The entire rest of today was exhausted by the constant, unrelenting balancing act of taking care of all the things proceeding from my talk(s) with them, finalizing all the to-do's for multiple large meetings in three cities, trying on travel plans for two people for all these trips, setting acres of additional meetings, fielding needs for my team, taking notes and closing them all out ...  Sitting at my desk and not even getting up enough for my little calesthenics or to, ah, take a proper break.

It's tiring and stressful, but I look back at year-end and the build up to that, and am still grateful to have moved forward.  On top of trying to stay on top of the runaway horse that is my job lately, I've also been consciously trying for the past week or two to Project a Positive Attitude (rah rah whee).  It's a facile fake it till you make it strategy, but the damnable thing is it has a way of working, even if by "work" you define terms strictly on the practicals of relationship management with the people you don't love working with the most.  Heh.

At the end of this long day, I asked a friend/coworker for an objective view, whether the better attitude was apparent.  Being a friend, she said to me she was biased and that my attitude had never appeared to her to go downhill.  She then couched that in terms of the way I deal with those who need me, saying I haven't faltered in that customer service context.

But the fact is, I've let sarcastic humor step in where actual attempts at pleasantness used to be SOP, and it makes even me roll my eyes listening to myself sometimes.

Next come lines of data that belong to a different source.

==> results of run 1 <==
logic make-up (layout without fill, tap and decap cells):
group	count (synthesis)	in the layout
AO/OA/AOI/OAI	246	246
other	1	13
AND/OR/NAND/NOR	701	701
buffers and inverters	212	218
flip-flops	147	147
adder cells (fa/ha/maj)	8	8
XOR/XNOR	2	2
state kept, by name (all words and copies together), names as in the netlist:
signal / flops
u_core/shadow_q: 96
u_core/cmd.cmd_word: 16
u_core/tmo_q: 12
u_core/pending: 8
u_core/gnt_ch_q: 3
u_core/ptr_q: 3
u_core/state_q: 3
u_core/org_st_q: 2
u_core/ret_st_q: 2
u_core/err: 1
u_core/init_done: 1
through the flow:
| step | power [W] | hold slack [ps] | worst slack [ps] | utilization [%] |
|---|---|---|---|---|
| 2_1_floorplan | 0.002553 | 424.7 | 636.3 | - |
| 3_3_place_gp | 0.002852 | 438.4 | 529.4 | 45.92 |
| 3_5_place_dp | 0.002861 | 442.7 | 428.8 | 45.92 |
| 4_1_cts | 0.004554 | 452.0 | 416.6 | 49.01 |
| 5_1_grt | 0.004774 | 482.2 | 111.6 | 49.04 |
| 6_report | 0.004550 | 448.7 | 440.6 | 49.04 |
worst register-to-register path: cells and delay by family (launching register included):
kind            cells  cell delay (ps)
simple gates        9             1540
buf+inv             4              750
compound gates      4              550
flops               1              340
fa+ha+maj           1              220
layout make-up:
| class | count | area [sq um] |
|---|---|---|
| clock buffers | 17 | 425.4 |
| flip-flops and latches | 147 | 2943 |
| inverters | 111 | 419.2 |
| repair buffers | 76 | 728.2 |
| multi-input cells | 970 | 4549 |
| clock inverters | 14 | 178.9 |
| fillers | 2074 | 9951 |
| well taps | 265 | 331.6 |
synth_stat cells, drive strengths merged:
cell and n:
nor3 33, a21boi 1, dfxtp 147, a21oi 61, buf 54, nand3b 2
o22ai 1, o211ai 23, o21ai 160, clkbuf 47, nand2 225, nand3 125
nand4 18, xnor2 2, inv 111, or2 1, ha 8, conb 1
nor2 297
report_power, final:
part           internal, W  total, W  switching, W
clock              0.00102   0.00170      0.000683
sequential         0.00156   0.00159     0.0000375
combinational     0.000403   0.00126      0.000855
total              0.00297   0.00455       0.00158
## src/rtl/traffic_light_sequencer_if.sv

```systemverilog
// Control/status bundle between the menu controller (master) and the
// light sequencer (slave); the sequencer's status also feeds the lamp renderer.
interface traffic_light_sequencer_if;
  logic [1:0] sim_state;
  logic [7:0] green_duration;
  logic [7:0] yellow_duration;
  logic [7:0] red_holding;
  logic [2:0] ns_light;
  logic [2:0] ew_light;
  logic [2:0] phase;
  logic [7:0] seconds_left;
  logic       sec_tick;

  modport master (
    output sim_state, green_duration, yellow_duration, red_holding,
    input  ns_light, ew_light, phase, seconds_left, sec_tick
  );

  modport slave (
    input  sim_state, green_duration, yellow_duration, red_holding,
    output ns_light, ew_light, phase, seconds_left, sec_tick
  );
endinterface

```

## src/rtl/traffic_light_sequencer.sv

```systemverilog
// Two-road intersection sequencer: green/yellow/all-red phases timed in
// seconds by a CLK_HZ prescaler, with run/pause/stop control.
module traffic_light_sequencer #(
  parameter int CLK_HZ = 100_000_000
) (
  input  logic                       clk,
  input  logic                       reset,
  traffic_light_sequencer_if.slave   bus
);
  localparam int              PW      = (CLK_HZ > 1) ? $clog2(CLK_HZ) : 1;
  localparam logic [PW-1:0]   PRE_MAX = PW'(CLK_HZ - 1);
  localparam logic [1:0]      ST_STOP = 2'b00;
  localparam logic [1:0]      ST_RUN  = 2'b01;
  localparam logic [2:0]      RED     = 3'b100;
  localparam logic [2:0]      YEL     = 3'b010;
  localparam logic [2:0]      GRN     = 3'b001;

  typedef enum logic [2:0] {
    IDLE      = 3'd0,
    NS_GREEN  = 3'd1,
    NS_YELLOW = 3'd2,
    ALL_RED_A = 3'd3,
    EW_GREEN  = 3'd4,
    EW_YELLOW = 3'd5,
    ALL_RED_B = 3'd6
  } phase_t;

  phase_t          state;
  logic [PW-1:0]   pres;
  logic [7:0]      secs;
  logic [2:0]      ns, ew;
  logic            tick;

  function automatic logic [7:0] clamp1(input logic [7:0] d);
    return (d == 8'd0) ? 8'd1 : d;
  endfunction

  // A zero all-red hold routes yellow straight to the other road's green.
  function automatic phase_t next_phase(input phase_t p, input logic skip_red);
    case (p)
      NS_GREEN:  return NS_YELLOW;
      NS_YELLOW: return skip_red ? EW_GREEN : ALL_RED_A;
      ALL_RED_A: return EW_GREEN;
      EW_GREEN:  return EW_YELLOW;
      EW_YELLOW: return skip_red ? NS_GREEN : ALL_RED_B;
      ALL_RED_B: return NS_GREEN;
      default:   return IDLE;
    endcase
  endfunction

  function automatic logic [7:0] dur_of(input phase_t p, input logic [7:0] g,
                                        input logic [7:0] y, input logic [7:0] r);
    case (p)
      NS_GREEN, EW_GREEN:   return clamp1(g);
      NS_YELLOW, EW_YELLOW: return clamp1(y);
      ALL_RED_A, ALL_RED_B: return r;
      default:              return 8'd0;
    endcase
  endfunction

  // Returns {ns, ew}; only one road is ever non-red.
  function automatic logic [5:0] lamps_of(input phase_t p);
    case (p)
      NS_GREEN:  return {GRN, RED};
      NS_YELLOW: return {YEL, RED};
      EW_GREEN:  return {RED, GRN};
      EW_YELLOW: return {RED, YEL};
      default:   return {RED, RED};
    endcase
  endfunction

  always_ff @(posedge clk or negedge reset) begin
    if (!reset) begin
      state <= IDLE;
      pres  <= '0;
      secs  <= 8'd0;
      ns    <= RED;
      ew    <= RED;
      tick  <= 1'b0;
    end else begin
      tick <= 1'b0;
      if (bus.sim_state == ST_STOP) begin
        state <= IDLE;
        pres  <= '0;
        secs  <= 8'd0;
        ns    <= RED;
        ew    <= RED;
      end else if (bus.sim_state == ST_RUN) begin
        if (state == IDLE) begin
          state    <= NS_GREEN;
          pres     <= '0;
          secs     <= clamp1(bus.green_duration);
          {ns, ew} <= lamps_of(NS_GREEN);
          tick     <= (PRE_MAX == '0);
        end else if (pres == PRE_MAX) begin
          pres <= '0;
          tick <= (PRE_MAX == '0);
          if (secs <= 8'd1) begin
            state    <= next_phase(state, bus.red_holding == 8'd0);
            secs     <= dur_of(next_phase(state, bus.red_holding == 8'd0),
                               bus.green_duration, bus.yellow_duration, bus.red_holding);
            {ns, ew} <= lamps_of(next_phase(state, bus.red_holding == 8'd0));
          end else begin
            secs <= secs - 8'd1;
          end
        end else begin
          pres <= pres + PW'(1);
          tick <= ((pres + PW'(1)) == PRE_MAX);
        end
      end
      // PAUSE (10/11): everything holds, tick already forced low
    end
  end

  assign bus.phase        = state;
  assign bus.seconds_left = secs;
  assign bus.ns_light     = ns;
  assign bus.ew_light     = ew;
  assign bus.sec_tick     = tick;
endmodule
```

## src/flat_wrapper.sv

```systemverilog
// flat-port wrapper written by rule: the top's interface ports become plain ports
module traffic_light_sequencer_flat 
#(
  parameter int CLK_HZ = 100_000_000
)
  (clk, reset, bus_sim_state, bus_green_duration, bus_yellow_duration, bus_red_holding, bus_ns_light, bus_ew_light, bus_phase, bus_seconds_left, bus_sec_tick);
  traffic_light_sequencer_if bus_i ();
  input  logic clk;
  input  logic reset;
  input wire logic [$bits(bus_i.sim_state)-1:0] bus_sim_state;
  input wire logic [$bits(bus_i.green_duration)-1:0] bus_green_duration;
  input wire logic [$bits(bus_i.yellow_duration)-1:0] bus_yellow_duration;
  input wire logic [$bits(bus_i.red_holding)-1:0] bus_red_holding;
  output wire logic [$bits(bus_i.ns_light)-1:0] bus_ns_light;
  output wire logic [$bits(bus_i.ew_light)-1:0] bus_ew_light;
  output wire logic [$bits(bus_i.phase)-1:0] bus_phase;
  output wire logic [$bits(bus_i.seconds_left)-1:0] bus_seconds_left;
  output wire logic [$bits(bus_i.sec_tick)-1:0] bus_sec_tick;
  assign bus_i.sim_state = bus_sim_state;
  assign bus_i.green_duration = bus_green_duration;
  assign bus_i.yellow_duration = bus_yellow_duration;
  assign bus_i.red_holding = bus_red_holding;
  assign bus_ns_light = bus_i.ns_light;
  assign bus_ew_light = bus_i.ew_light;
  assign bus_phase = bus_i.phase;
  assign bus_seconds_left = bus_i.seconds_left;
  assign bus_sec_tick = bus_i.sec_tick;
  traffic_light_sequencer #(.CLK_HZ(CLK_HZ)) u_core (.clk(clk), .reset(reset), .bus(bus_i));
endmodule
```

It also makes me realize, when it comes to criticism or assessment, I've really trained myself out of any ability to tolerate niceties in their place.  Even in the worst years of my vanity issues, I used to have debates with my ex on the nature of beauty (the symposium I once tried to give him, explaining that "classical beauty" is actually a term with measurable traits I decidedly do not possess).  Mr. X and I have MANY times clinically discussed the objective merits of my appeals, and this usually ends in his smilingly pronouncing, "I am a man and when it comes down to what a man might find attractive about you, I have the last word - not you."  Again:  heh.

The same is true of my writing, of course, and it chafes and frustrates me *badly* to get non-feedback such as "it's really good" with zero thoughtful content.  This is why Mr. X and the Sarcastic Broads are about the only people I feel comfortable sharing work in progress with.  I know my writing is *good* - I don't always know how to make it its BEST.  Good is for macaroni and cheese.  And I love macaroni and cheese.  But going to the trouble of writing something?  Deserves better than comfort food.


***


Anyway, work at an office, not My Work.  It's hard, and it's painful these days as things ramp up toward unknowable conclusions.  It's demanding, and I come home less than motivated with the house, the beasties four days out of five (and, for a while there, seven out of seven ...).  Even still, I am grateful I have one boss - some years younger than I, it may be said - who says to me, "I said you weren't old, not that you're not senile" and another with whom I can chat and laugh about old BBC historical dramas and the way they affect your diction, even as I reach Penelope-like heights of wiggy frustration with myself in my eagerness to please.

And, again: heh.

I'm re-remembering how lucky I am, and the gratitude is infusing me with the energy it takes to work ... at my best.

Or, at least, to work back toward it.